On Monday in Lincoln, Nebraska, Attorney General Mike Hilgers took a significant step by filing a lawsuit in Lancaster County District Court. This lawsuit is directed at Change Healthcare, a subsidiary of UnitedHealth Group. The allegations center around violations of Nebraska's Consumer Protection and Data Security Laws.

Data Breach and Its Consequences

The lawsuit stems from a national data breach that exposed the personal and electronic protected health information of a large number of Nebraskans. It is believed that at least 500,000 Nebraskans, if not over a million, had their sensitive data compromised. This data includes medical diagnoses, recommendations, prescriptions, and more. The subsequent operational shutdown disrupted critical healthcare services across the state.The failure of Change Healthcare to implement proper security measures is seen as exacerbating the data breach. Healthcare providers were left unable to deliver timely care, and Nebraskans' most sensitive information was at risk. Attorney General Hilgers emphasized the severity of the situation, stating that this data breach is historic. It not only compromised the privacy and financial data of Nebraskans but also shut down essential payment and claim processing systems.Healthcare providers, especially those in rural areas, have been unfairly burdened with financial pain. Major cash flow issues have arisen, and in some cases, services have been delayed. Additionally, Change Healthcare's failure to provide proper notice to Nebraskans deprived them of the opportunity to protect themselves from possible scams and fraud.

Details of the Breach

The data breach began when the username and password of a low-level customer support employee were posted in a Telegram group chat. A hacker then accessed Change's system through a remote access service and remained undetected for nine days. During this time, a significant amount of data was stolen, including Social Security numbers, driver's license numbers, health insurance information, medical records, and billing details.Change Healthcare only became aware of the activity on February 21, 2024, when the hacker deployed ransomware, crippling their systems. As a result, the company took its systems offline, effectively shutting down its operations. This caused widespread disruption to Nebraska's healthcare system, particularly affecting rural hospitals and critical access facilities.

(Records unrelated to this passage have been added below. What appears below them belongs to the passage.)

File: src/sv/xdnh_cell.sv
module xdnh_cell
    import xdnh_pkg::*;
#(
    parameter int ID_BITS = 64,
    parameter int SLOT_W  = 4,
    parameter int IDX     = 0
) (
    input  logic               clk,
    input  logic               rst_n,
    // Slot update
    input  slot_ctrl_t         ctrl,
    input  logic [ID_BITS-1:0] wr_id,
    input  logic               wr_server,
    input  logic               wr_conn,
    // Query operands, held steady for the whole scan
    input  logic [ID_BITS-1:0] target,
    input  logic [ID_BITS-1:0] excl,
    input  logic               ign,
    input  logic [ID_BITS-1:0] start_best,
    // Token from the previous cell
    input  logic               tok_vld_in,
    input  logic               tok_found_in,
    input  logic [SLOT_W-1:0]  tok_slot_in,
    input  logic [ID_BITS-1:0] tok_hid_in,
    // Token to the next cell
    output logic               tok_vld_out,
    output logic               tok_found_out,
    output logic [SLOT_W-1:0]  tok_slot_out,
    output logic [ID_BITS-1:0] tok_hid_out,
    // Change of the connected server count caused by this update
    output logic               cnt_inc,
    output logic               cnt_dec
);

    localparam logic [SLOT_W-1:0] MY_SLOT = SLOT_W'(IDX);

    logic               valid_reg;
    logic [ID_BITS-1:0] id_reg;
    logic               server_reg;
    logic               conn_reg;

    logic               tok_vld_reg;
    logic               tok_found_reg;
    logic [SLOT_W-1:0]  tok_slot_reg;
    logic [ID_BITS-1:0] tok_hid_reg;

    logic [ID_BITS-1:0] best;
    logic [ID_BITS-1:0] slot_dist;
    logic               eligible;
    logic               take;
    logic               contrib_old;

    // Slot contents; only the valid mark is cleared by reset.
    always_ff @(posedge clk or negedge rst_n)
    begin
        if (!rst_n)
        begin
            valid_reg <= 1'b0;
        end
        else if (ctrl.wr)
        begin
            valid_reg <= 1'b1;
        end
        else if (ctrl.clr)
        begin
            valid_reg <= 1'b0;
        end
    end

    always_ff @(posedge clk)
    begin
        if (ctrl.wr)
        begin
            id_reg     <= wr_id;
            server_reg <= wr_server;
            conn_reg   <= wr_conn;
        end
    end

    // Count delta: compare what the slot adds to the count before and after.
    assign contrib_old = valid_reg && conn_reg && server_reg;
    assign cnt_inc     = ctrl.wr && wr_server && wr_conn && !contrib_old;
    assign cnt_dec     = contrib_old && ((ctrl.wr && !(wr_server && wr_conn)) || ctrl.clr);

    // Scan step: the best distance so far follows from the token's chosen id.
    assign best      = tok_found_in ? (tok_hid_in ^ target) : start_best;
    assign slot_dist = id_reg ^ target;
    assign eligible  = valid_reg && conn_reg && (id_reg != excl);
    assign take      = eligible && ((slot_dist < best) || (ign && !tok_found_in))
                       && (server_reg || (id_reg == target));

    always_ff @(posedge clk or negedge rst_n)
    begin
        if (!rst_n)
        begin
            tok_vld_reg <= 1'b0;
        end
        else
        begin
            tok_vld_reg <= tok_vld_in;
        end
    end

    always_ff @(posedge clk)
    begin
        tok_found_reg <= tok_found_in || take;
        tok_slot_reg  <= take ? MY_SLOT : tok_slot_in;
        tok_hid_reg   <= take ? id_reg : tok_hid_in;
    end

    assign tok_vld_out   = tok_vld_reg;
    assign tok_found_out = tok_found_reg;
    assign tok_slot_out  = tok_slot_reg;
    assign tok_hid_out   = tok_hid_reg;

endmodule
==> config.mk <==
export PLATFORM = sky130hd
export DESIGN_NAME = camera_frame_assembler
export DESIGN_NICKNAME = d
export VERILOG_FILES = /design/src/rtl/cfa_pkg.sv /design/src/rtl/camera_frame_assembler.sv /design/src/rtl/cfa_frame_ctrl.sv
export SDC_FILE = /design/constraint.sdc
export NUM_CORES = 1
export LEC_CHECK = 0
export BUFFER_PORTS_ARGS = -buffer_cell sky130_fd_sc_hd__buf_2
export CAP_MARGIN = 40
export CORE_MARGIN = 2
export CORE_UTILIZATION = 42
export DETAILED_ROUTE_END_ITERATION = 6
export GPL_TIMING_DRIVEN = 0
export SYNTH_ARGS = -nofsm -noshare
export SYNTH_HDL_FRONTEND = slang
export SYNTH_SLANG_ARGS = --single-unit
==> constraint.sdc <==
create_clock -name i_clk -period 8.1 [get_ports i_clk]
set_input_delay 0.405 -clock i_clk [delete_from_list [all_inputs] [get_ports i_clk]]
set_output_delay 0.405 -clock i_clk [all_outputs]
set_load 0.05 [all_outputs]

Legal Actions and Remedies

The Nebraska Attorney General's Office became involved in March 2024 and worked with the Consumer Protection Division to file this lawsuit. The complaint seeks to hold Change Healthcare accountable for its failures. It asks the Court to order the company to implement stronger data security measures and to pay damages and penalties for the harm caused to Nebraska residents and healthcare providers.Attorney General Hilgers advises that anyone affected by the breach should be cautious of calls about medical bills, as they are likely to be scams. He also calls on Nebraska healthcare providers who may have been affected by the cyberattack to come forward and submit their contact information to the Nebraska Attorney General's Office.In conclusion, a functioning medical marketplace requires a trustworthy medical payments backbone. Companies must fulfill their obligations and take every possible measure to protect Nebraska's health information and provide proper notice when data is breached. This lawsuit is aimed at restoring trust in the system and remedying the harm suffered by Nebraskans and their medical providers.